Here's another sad story of hasty journalism feeding the denial machine, with a belated twist of "balance."
A new attack on climate science is now echoing around the intertubes, thanks to CanWest writer Richard Foot. His Jan. 21 piece headlined 'Scientists using selective temperature data, skeptics say' simply regurgitates a scurrilous attack by Joseph D'Aleo (non-scientist, non-professor) and E. Michael Smith ('a computer programmer') posted on the website of the "Science and Public Policy Institute".

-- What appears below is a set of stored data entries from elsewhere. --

What follows belongs to an exercise in optimizing a design on an open flow for small area, a short achievable clock period and few clock cycles per item; a production flow would make more cautious choices.
At most, simulation tests tie the RTL to the original design; equivalence was not proved.

==> inputs of 07-18 <==
==> flow/design.v (excerpt) <==
module aes128_iter_encrypt #(
  parameter int Nb = 128,
  parameter int UNROLL = 1
) (
  input  logic          clk,
  input  logic          reset,
  input  logic          in_valid,
  output logic          in_ready,
  input  logic [Nb-1:0] plain_text,
  input  logic [Nb-1:0] round_key,
  output logic          out_valid,
  input  logic          out_ready,
  output logic [Nb-1:0] cipher_text,
  output logic          busy
);
==> flow/config.mk <==
export PLATFORM = sky130hd
export DESIGN_NAME = aes128_iter_encrypt
export DESIGN_NICKNAME = aes128_iter_encrypt
export VERILOG_FILES = /design/flow/design.v
export SDC_FILE = /design/flow/constraint.sdc
export NUM_CORES = 4
export LEC_CHECK = 0
export CAP_MARGIN = 20
export CORE_MARGIN = 2
export CORE_UTILIZATION = 45
export CTS_BUF_LIST = sky130_fd_sc_hd__clkbuf_8
export PLACE_DENSITY = 0.6
export SETUP_SLACK_MARGIN = 5
export SLEW_MARGIN = 20
export SYNTH_HIERARCHICAL = 1
export SYNTH_MINIMUM_KEEP_SIZE = 0
==> flow/constraint.sdc <==
create_clock -name core_clock -period 9.0 [get_ports {clk}]
set_input_delay 1.8000 -clock core_clock [delete_from_list [all_inputs] [get_ports {clk}]]
set_output_delay 1.8000 -clock core_clock [all_outputs]
set_load 0.01 [all_outputs]
run.sh (not shown) runs the stock make flow with config.mk's settings and CLKGATE_MAP_FILE= SYNTH_SCRIPT=/design/flow/synth_recipe.tcl, a recipe that flattens the netlist after the stock synthesis.
==> 06-14 (differences from 07-18) <==
--- a/flow/design.v
+++ b/flow/design.v
@@ -14,31 +14,33 @@
   output logic          busy
 );
   localparam int NR = 10;
   function automatic logic [7:0] rcon(input logic [3:0] r);
     rcon = r == 4'd9 ? 8'h1b : r == 4'd10 ? 8'h36 : 8'h01 << (r - 4'd1);
   endfunction
   logic [127:0] s2_y, s2_k, s1_x, s1_k, ct_q;
   logic [79:0] s1_m;
-  logic [19:0] s1_km;
+  logic [15:0] s1_km;
   logic [3:0] s2_rnd, s1_rnd;
-  logic s2_v, s1_v, ct_v;
+  logic s2_v, s1_v, ct_v, ir_q, busy_q;
   logic s1_fin, leave, stall, accept;
+  logic s1_v_d, s2_v_d, ct_v_d;
+  logic [3:0] s1_rnd_d, s2_rnd_d;
   assign s1_fin = s1_v && s1_rnd == 4'(NR - 1);
   assign leave = s1_fin && (!ct_v || out_ready);
   assign stall = s1_fin && ct_v && !out_ready;
-  assign in_ready = !s1_v || (s1_fin && !ct_v);
+  assign in_ready = ir_q;
   assign accept = in_valid && in_ready;
   assign out_valid = ct_v;
   assign cipher_text = ct_q;
-  assign busy = s1_v || s2_v;
+  assign busy = busy_q;
   logic [127:0] a_x;
   logic [79:0] a_m;
-  logic [19:0] a_km;
+  logic [15:0] a_km;
   stage_a u_a (
     .y(s2_y), .k(s2_k), .mix(s2_rnd != 4'd0),
     .x(a_x), .m(a_m), .km(a_km));
   logic [127:0] b_y, b_k, b_ct, n_y, n_k;
   logic ins;
   stage_b u_b (
     .x(s1_x), .m(s1_m), .k(s1_k), .km(s1_km), .rc(rcon(s1_rnd + 4'd1)),
     .y(b_y), .nk(b_k), .ct(b_ct));
@@ -50,42 +52,56 @@
       s1_m <= a_m;
       s1_k <= s2_k;
       s1_km <= a_km;
       s2_y <= n_y;
       s2_k <= n_k;
     end
     if (leave) ct_q <= b_ct;
   end
+  always_comb begin
+    s1_v_d = s1_v;
+    s1_rnd_d = s1_rnd;
+    s2_v_d = s2_v;
+    s2_rnd_d = s2_rnd;
+    if (!stall) begin
+      s1_v_d = s2_v;
+      s1_rnd_d = s2_rnd;
+      s2_v_d = (s1_v && !s1_fin) || accept;
+      s2_rnd_d = s1_v && !s1_fin ? s1_rnd + 4'd1 : 4'd0;
+    end
+    ct_v_d = leave || (ct_v && !out_ready);
+  end
   always_ff @(posedge clk or negedge reset) begin
     if (!reset) begin
       s1_v <= 1'b0;
       s2_v <= 1'b0;
       ct_v <= 1'b0;
       s1_rnd <= '0;
       s2_rnd <= '0;
+      ir_q <= 1'b1;
+      busy_q <= 1'b0;
     end else begin
-      if (!stall) begin
-        s1_v <= s2_v;
-        s1_rnd <= s2_rnd;
-        s2_v <= (s1_v && !s1_fin) || accept;
-        s2_rnd <= s1_v && !s1_fin ? s1_rnd + 4'd1 : 4'd0;
-      end
-      if (leave) ct_v <= 1'b1;
-      else if (out_ready) ct_v <= 1'b0;
+      s1_v <= s1_v_d;
+      s1_rnd <= s1_rnd_d;
+      s2_v <= s2_v_d;
+      s2_rnd <= s2_rnd_d;
+      ct_v <= ct_v_d;
+      ir_q <= !s1_v_d || (s1_rnd_d == 4'(NR - 1) && !ct_v_d);
+      busy_q <= s1_v_d || s2_v_d;
     end
   end
 endmodule
 module stage_a (
   input  logic [127:0] y,
   input  logic [127:0] k,
   input  logic         mix,
   output logic [127:0] x,
   output logic [79:0]  m,
-  output logic [19:0]  km
+  output logic [15:0]  km
 );
   logic [127:0] g, s;
   logic [31:0] kx;
   xv #(128) u_g (.a(y), .b(k), .y(g));
   for (genvar c = 0; c < 4; c++) begin : g_mc
     logic [7:0] d [4];
     logic [7:0] e [4];
     logic [7:0] f [4];
@@ -110,36 +126,36 @@
     end
   end
   for (genvar i = 0; i < 16; i++) begin : g_sb
     assign x[127-8*i -: 8] = s[127-8*((i+4*(i%4))%16) -: 8];
     aes_sbox_a u_sa (.x(x[127-8*i -: 8]), .m(m[79-5*i -: 5]));
   end
   assign kx = {k[23:0], k[31:24]};
   for (genvar i = 0; i < 4; i++) begin : g_kb
-    aes_sbox_an u_ka (.x(kx[31-8*i -: 8]), .m(km[19-5*i -: 5]));
+    aes_sbox_akn u_ka (.x(kx[31-8*i -: 8]), .m(km[15-4*i -: 4]));
   end
 endmodule
 module stage_b (
   input  logic [127:0] x,
   input  logic [79:0]  m,
   input  logic [127:0] k,
-  input  logic [19:0]  km,
+  input  logic [15:0]  km,
   input  logic [7:0]   rc,
   output logic [127:0] y,
   output logic [127:0] nk,
   output logic [127:0] ct
 );
   logic [31:0] sk, kx, p0, p1, p2, p3;
   for (genvar i = 0; i < 16; i++) begin : g_sb
     aes_sbox_b u_sb (.x(x[127-8*i -: 8]), .m(m[79-5*i -: 5]), .y(y[127-8*i -: 8]));
   end
   assign kx = {k[23:0], k[31:24]};
   for (genvar i = 0; i < 4; i++) begin : g_kb
-    aes_sbox_bn u_kb (.x(kx[31-8*i -: 8]), .m(km[19-5*i -: 5]), .y(sk[31-8*i -: 8]));
+    aes_sbox_bkn u_kb (.x(kx[31-8*i -: 8]), .m(km[15-4*i -: 4]), .y(sk[31-8*i -: 8]));
   end
   xv #(8) u_p0 (.a(k[127:120]), .b(rc), .y(p0[31:24]));
   assign p0[23:0] = k[119:96];
   xv #(32) u_p1 (.a(p0), .b(k[95:64]), .y(p1));
   xv #(32) u_p2 (.a(p1), .b(k[63:32]), .y(p2));
   xv #(32) u_p3 (.a(p2), .b(k[31:0]), .y(p3));
   xnv #(32) u_nk0 (.a(p0), .b(sk), .y(nk[127:96]));
   xv #(32) u_nk1 (.a(p1), .b(sk), .y(nk[95:64]));
@@ -346,22 +362,22 @@
   xn g_s1 (.a(L16), .b(L26), .y(y[6]));
   xn g_s2 (.a(L19), .b(L28), .y(y[5]));
   xr g_s3 (.a(L6), .b(L21), .y(y[4]));
   xr g_s4 (.a(L20), .b(L22), .y(y[3]));
   xr g_s5 (.a(L25), .b(L29), .y(y[2]));
   xn g_s6 (.a(L13), .b(L27), .y(y[1]));
   xn g_s7 (.a(L6), .b(L23), .y(y[0]));
 endmodule
-module aes_sbox_an (
+module aes_sbox_akn (
   input  logic [7:0] x,
-  output logic [4:0] m
+  output logic [3:0] m
 );
   logic U0, U1, U2, U3, U4, U5, U6, U7;
-  logic T1, T2, T3, T4, T5, T6, T7, T8, T9, T10, T11, T12, T13, T14, T15, T16, T17, T18, T19, T20, T21, T22, T23, T24, T26, T27, M1, M2, M3, M4, M5, M6, M7, M8, M9, M10, M11, M12, M13, M14, M15, M16, M17, M18;
+  logic T1, T2, T3, T4, T5, T6, T7, T8, T9, T10, T11, T12, T13, T14, T15, T16, T17, T18, T19, T20, T21, T22, T23, T24, T25, T26, T27, M1, M2, M3, M4, M5, M6, M7, M8, M9, M10, M11, M12, M13, M14, M15, M16, M17, M18, M19;
   assign {U0, U1, U2, U3, U4, U5, U6, U7} = x;
   xr g_t1 (.a(U0), .b(U3), .y(T1));
   xr g_t2 (.a(U0), .b(U5), .y(T2));
   xr g_t3 (.a(U0), .b(U6), .y(T3));
   xr g_t4 (.a(U3), .b(U5), .y(T4));
   xr g_t5 (.a(U4), .b(U6), .y(T5));
   xr g_t6 (.a(T1), .b(T5), .y(T6));
   xr g_t7 (.a(U1), .b(U2), .y(T7));
@@ -377,17 +393,17 @@
   xr g_t17 (.a(T9), .b(T16), .y(T17));
   xr g_t18 (.a(U3), .b(U7), .y(T18));
   xn g_t19 (.a(T7), .b(T18), .y(T19));
   xn g_t20 (.a(T1), .b(T19), .y(T20));
   xr g_t21 (.a(U6), .b(U7), .y(T21));
   xr g_t22 (.a(T7), .b(T21), .y(T22));
   xr g_t23 (.a(T2), .b(T22), .y(T23));
   xr g_t24 (.a(T2), .b(T10), .y(T24));
-  xr g_t25 (.a(T20), .b(T17), .y(m[0]));
+  xr g_t25 (.a(T20), .b(T17), .y(T25));
   xr g_t26 (.a(T3), .b(T16), .y(T26));
   xr g_t27 (.a(T1), .b(T12), .y(T27));
   nd g_m1 (.a(T13), .b(T6), .y(M1));
   nd g_m2 (.a(T23), .b(T8), .y(M2));
   xn g_m3 (.a(T14), .b(M1), .y(M3));
   nr g_m4 (.a(T19), .b(U7), .y(M4));
   xn g_m5 (.a(M4), .b(M1), .y(M5));
   nd g_m6 (.a(T3), .b(T16), .y(M6));
@@ -398,31 +414,32 @@
   nd g_m11 (.a(T1), .b(T15), .y(M11));
   nd g_m12 (.a(T4), .b(T27), .y(M12));
   xr g_m13 (.a(M12), .b(M11), .y(M13));
   nd g_m14 (.a(T2), .b(T10), .y(M14));
   xr g_m15 (.a(M14), .b(M11), .y(M15));
   xn g_m16 (.a(M3), .b(M2), .y(M16));
   xr g_m17 (.a(M5), .b(T24), .y(M17));
   xn g_m18 (.a(M8), .b(M7), .y(M18));
-  xr g_m19 (.a(M10), .b(M15), .y(m[4]));
+  xr g_m19 (.a(M10), .b(M15), .y(M19));
   xr g_m20 (.a(M16), .b(M13), .y(m[3]));
   xr g_m21 (.a(M17), .b(M15), .y(m[2]));
   xr g_m22 (.a(M18), .b(M13), .y(m[1]));
+  xr g_m23 (.a(M19), .b(T25), .y(m[0]));
 endmodule
-module aes_sbox_bn (
+module aes_sbox_bkn (
   input  logic [7:0] x,
-  input  logic [4:0] m,
+  input  logic [3:0] m,
   output logic [7:0] y
 );
   logic U0, U1, U2, U3, U4, U5, U6, U7;
-  logic M19, M20, M21, M22, T25;
-  logic T1, T2, T3, T4, T5, T6, T7, T8, T9, T10, T11, T12, T13, T15, T16, T17, T18, T19, T20, T21, T22, T23, T27, M23, M24, M25, M26, M27, M28, M29, M30, M31, M32, M33, M34, M35, M36, M37, M38, M39, M40, M41, M42, M43, M44, M45, M46, M47, M48, M49, M50, M51, M52, M53, M54, M55, M56, M57, M58, M59, M60, M61, M62, M63, L0, L1, L2, L3, L4, L5, L6, L7, L8, L9, L10, L11, L12, L13, L14, L15, L16, L17, L18, L19, L20, L21, L22, L23, L24, L25, L26, L27, L28, L29;
+  logic M20, M21, M22, M23;
+  logic T1, T2, T3, T4, T5, T6, T7, T8, T9, T10, T11, T12, T13, T15, T16, T17, T18, T19, T20, T21, T22, T23, T27, M24, M25, M26, M27, M28, M29, M30, M31, M32, M33, M34, M35, M36, M37, M38, M39, M40, M41, M42, M43, M44, M45, M46, M47, M48, M49, M50, M51, M52, M53, M54, M55, M56, M57, M58, M59, M60, M61, M62, M63, L0, L1, L2, L3, L4, L5, L6, L7, L8, L9, L10, L11, L12, L13, L14, L15, L16, L17, L18, L19, L20, L21, L22, L23, L24, L25, L26, L27, L28, L29;
   assign {U0, U1, U2, U3, U4, U5, U6, U7} = x;
-  assign {M19, M20, M21, M22, T25} = m;
+  assign {M20, M21, M22, M23} = m;
   xr g_t1 (.a(U0), .b(U3), .y(T1));
   xr g_t2 (.a(U0), .b(U5), .y(T2));
   xr g_t3 (.a(U0), .b(U6), .y(T3));
   xr g_t4 (.a(U3), .b(U5), .y(T4));
   xr g_t5 (.a(U4), .b(U6), .y(T5));
   xr g_t6 (.a(T1), .b(T5), .y(T6));
   xr g_t7 (.a(U1), .b(U2), .y(T7));
   xn g_t8 (.a(U7), .b(T6), .y(T8));
@@ -436,17 +453,16 @@
   xr g_t17 (.a(T9), .b(T16), .y(T17));
   xr g_t18 (.a(U3), .b(U7), .y(T18));
   xn g_t19 (.a(T7), .b(T18), .y(T19));
   xn g_t20 (.a(T1), .b(T19), .y(T20));
   xr g_t21 (.a(U6), .b(U7), .y(T21));
   xr g_t22 (.a(T7), .b(T21), .y(T22));
   xr g_t23 (.a(T2), .b(T22), .y(T23));
   xr g_t27 (.a(T1), .b(T12), .y(T27));
-  xr g_m23 (.a(M19), .b(T25), .y(M23));
   xn g_m24 (.a(M22), .b(M23), .y(M24));
   nd g_m25 (.a(M22), .b(M20), .y(M25));
   xr g_m26 (.a(M21), .b(M25), .y(M26));
   xn g_m27 (.a(M20), .b(M21), .y(M27));
   xr g_m28 (.a(M23), .b(M25), .y(M28));
   nr g_m29 (.a(M28), .b(M27), .y(M29));
   nr g_m30 (.a(M26), .b(M24), .y(M30));
   nd g_m31 (.a(M20), .b(M23), .y(M31));
==> flow/flow/run.sh (new file) <==
#!/bin/bash
# The standard layout (standard.sh, which passes its arguments to ORFS's make), with
# these ORFS settings added or overridden on make's command line:
#   BUFFER_PORTS_ARGS=-buffer_cell sky130_fd_sc_hd__buf_1
#   SETUP_SLACK_MARGIN=5.6
# make's output goes to make.log; each ORFS step writes its own log under orfs/logs.
set -euo pipefail
bash standard.sh BUFFER_PORTS_ARGS=-buffer_cell\ sky130_fd_sc_hd__buf_1 SETUP_SLACK_MARGIN=5.6 finish > make.log 2>&1
==> flow/standard.sh (new file) <==
#!/bin/bash
# synth_recipe.tcl (not shown) runs the flow's synth.tcl, then flattens the netlist and writes it again
# the make line also repeats each setting of config.mk as NAME=value (left out here)
make -C /OpenROAD-flow-scripts/flow DESIGN_CONFIG=/design/flow/config.mk WORK_HOME=/design/flow/orfs CLKGATE_MAP_FILE= SYNTH_SCRIPT=/design/flow/synth_recipe.tcl "${@:-finish}"
removed: flow/run.sh
==> summary.md <==
| Metric | Value |
|---|---|
| Multiplexer area fraction after synthesis | `4.52%` |
| Final worst path period share | `40.0%` |
| Drt first pass iters | `7` |
| Final WS setup | `5.40 ns` |
| Fillcell total | `8,904` |
| Status | `timing/DRC/antenna clean` |
| Initial antenna violation count | `1` |
| Syn avg cell area | `about 11 um^2` |
| Synth top area cells | `xor2_1, edfxtp_1, xnor2_1` |
| Final cell count without fillers | `8,202` |
Source of the figures above: 06-14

Foot openly admits "Both the authors, and the institute, are well-known in climate-change circles for their skepticism about the threat of global warming." Yet he makes virtually no effort to counter-balance their extreme ideological position. His whole article is just parroting their inflammatory attacks on science.
Two days later, Foot issued a much more sensible and balanced account of this flap, "Fewer temperature reports could mean warming underestimated: scientist" (Ottawa Citizen, Jan. 23) getting quotes from an Environment Canada spokesperson pointing out that fewer stations is just as likely to lead to an underestimate of warming, and finishing off with a forceful rejoinder from Gavin Schmidt calling D'Aleo's charges "appallingly defamatory and ignorant" (!) You go, Gavin! Being a wire service story, after it ran in the Citizen the story was picked up in many smaller papers across Canada and online news sites.

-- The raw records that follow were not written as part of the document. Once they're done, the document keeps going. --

This design comes from an exercise in tuning for small area on the open sky130 flow, not from production work. Only simulation tests tie the RTL to the original design; equivalence was not proved. Power and IR drop assume default switching activity. No driver is modelled on the clock port, so clocking that relies on it looks cheaper here than on a real chip.

==> flow/design.v <==
package synth_pkg;
	localparam int NUM_OPS = 6;
endpackage
module wave_rom
(
	input logic [6:0] addr,
	output logic [6:0] data
);
	logic [6:0] idx;  
	assign idx = addr[6] ? 7'd64 - {1'b0, addr[5:0]} : {1'b0, addr[5:0]};
	always_comb begin
		case (idx)
			7'd0: data = 7'd0;
			7'd1: data = 7'd3;
			7'd2: data = 7'd6;
			7'd3: data = 7'd9;
			7'd4: data = 7'd12;
			7'd5: data = 7'd16;
			7'd6: data = 7'd19;
			7'd7: data = 7'd22;
			7'd8: data = 7'd25;
			7'd9: data = 7'd28;
			7'd10: data = 7'd31;
			7'd11: data = 7'd34;
			7'd12: data = 7'd37;
			7'd13: data = 7'd40;
			7'd14: data = 7'd43;
			7'd15: data = 7'd46;
			7'd16: data = 7'd49;
			7'd17: data = 7'd51;
			7'd18: data = 7'd54;
			7'd19: data = 7'd57;
			7'd20: data = 7'd60;
			7'd21: data = 7'd63;
			7'd22: data = 7'd65;
			7'd23: data = 7'd68;
			7'd24: data = 7'd71;
			7'd25: data = 7'd73;
			7'd26: data = 7'd76;
			7'd27: data = 7'd78;
			7'd28: data = 7'd81;
			7'd29: data = 7'd83;
			7'd30: data = 7'd85;
			7'd31: data = 7'd88;
			7'd32: data = 7'd90;
			7'd33: data = 7'd92;
			7'd34: data = 7'd94;
			7'd35: data = 7'd96;
			7'd36: data = 7'd98;
			7'd37: data = 7'd100;
			7'd38: data = 7'd102;
			7'd39: data = 7'd104;
			7'd40: data = 7'd106;
			7'd41: data = 7'd107;
			7'd42: data = 7'd109;
			7'd43: data = 7'd111;
			7'd44: data = 7'd112;
			7'd45: data = 7'd113;
			7'd46: data = 7'd115;
			7'd47: data = 7'd116;
			7'd48: data = 7'd117;
			7'd49: data = 7'd118;
			7'd50: data = 7'd120;
			7'd51: data = 7'd121;
			7'd52: data = 7'd122;
			7'd53: data = 7'd122;
			7'd54: data = 7'd123;
			7'd55: data = 7'd124;
			7'd56: data = 7'd125;
			7'd57: data = 7'd125;
			7'd58: data = 7'd126;
			7'd59: data = 7'd126;
			7'd60: data = 7'd126;
			7'd61: data = 7'd127;
			7'd62: data = 7'd127;
			7'd63: data = 7'd127;
			7'd64: data = 7'd127;
			default: data = 7'd0;
		endcase
	end
endmodule
module rip_add #(
	parameter int W = 16
) (
	input logic [W-1:0] a,
	input logic [W-1:0] b,
	input logic ci,
	output logic [W-1:0] s,
	output logic co
);
	logic [W:0] c;
	assign c[0] = ci;
	for (genvar i = 0; i < W; i++) begin : g_bit
		assign s[i] = a[i] ^ b[i] ^ c[i];
		assign c[i + 1] = (a[i] & b[i]) | (c[i] & (a[i] ^ b[i]));
	end
	assign co = c[W];
endmodule
module rip_inc #(
	parameter int W = 32
) (
	input logic [W-1:0] a,
	output logic [W-1:0] s
);
	logic [W:0] c;
	assign c[0] = 1'b1;
	for (genvar i = 0; i < W; i++) begin : g_bit
		assign s[i] = a[i] ^ c[i];
		assign c[i + 1] = a[i] & c[i];
	end
endmodule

Here are links to the two original news stories at newspaper sites, followed by links to a Google query designed to find repetitions of each story anywhere online. As of 8:30 am Jan. 25th, hits are running A=325, B=36 (but A has a two-day head-start)
A) Scientists using selective temperature data, skeptics say
B) Fewer temperature reports could mean warming underestimated: scientist
A) google for 'just one thermometer' 'everything north of latitude 65 degrees'
B) google for 'appallingly defamatory and ignorant'
No points to Foot for starting off on the 'wrong foot' (Oooh, alternate title idea!) with a denial-only piece, then coming back two days later with the "balance."
Kudos to Gavin Schmidt for picking up on and strongly responding to this latest smear. Let's watch how the wire stories make their way around the web.
5 comments:
Updated hit counts (A=the smear; B=Gavin's smackdown reply)
2010 19h30 EST: A=459, b=71
You attack someone who questions GW because they're a programmer, however, you are a system administrator. Hardley qualifies you more than the programmer. Not sharing models, preselecting data, preventing publication of studies counter to your preconceived ideas are not science. It at the very least calls to questions the conclusions. More open-literature study is needed before jumping to any conclusion not based on so-called facts not reproduced by other scientist.
Oh come on, Ken. I don't attack him because he is a programmer. I'm attacking the journalist for giving undue weight to an attack on scientists for relying on a programmer instead of other scientists.
Anyway, another data point this a.m.:
2010 11h00 EST: A=524 B=117
Update hit counts:
2010-02-01 07h30 EST: A=1440 B=224
In six days, hits for the smear are up 175%; for the response by an actual scientist, up 90%. The echo chamber has double the propagation rate of the reality response.
On reviewing my comments I see the dates of the hit count updates were not filled in properly, though you can see them from the date of the posting. Here they are for the record:
2010-01-25 19h30 EST: A=459, b=71
2010-01-26 11h00 EST: A=524 B=117
2010-02-01 07h30 EST: A=1440 B=224
The percent gains in the last post are comparing 01-26 and 02-01. Here is one more new update:
2010-05-14 13h30 EDT: A=434 B=3340
Very interesting - the count for Foot's journalistic botch went down substantially since then. My best guess on why: many hits were copies of the story in online editions of smaller market newspapers, and many such papers keep current news online only for a limited time such as one month.
Gavin's response, not being a wire story, continued to gain coverage, including my own blog about it (ranked fourth at least on my own computer.) The three above mine are all from climate denial websites, one from climatechangefraud and two from climategate (dot coms), all three reporting/repeating the same story, "So sue me, Gavin, I triple dog dare you."
Oooo, triple dog dare! Now Gavin's really cornered, eh?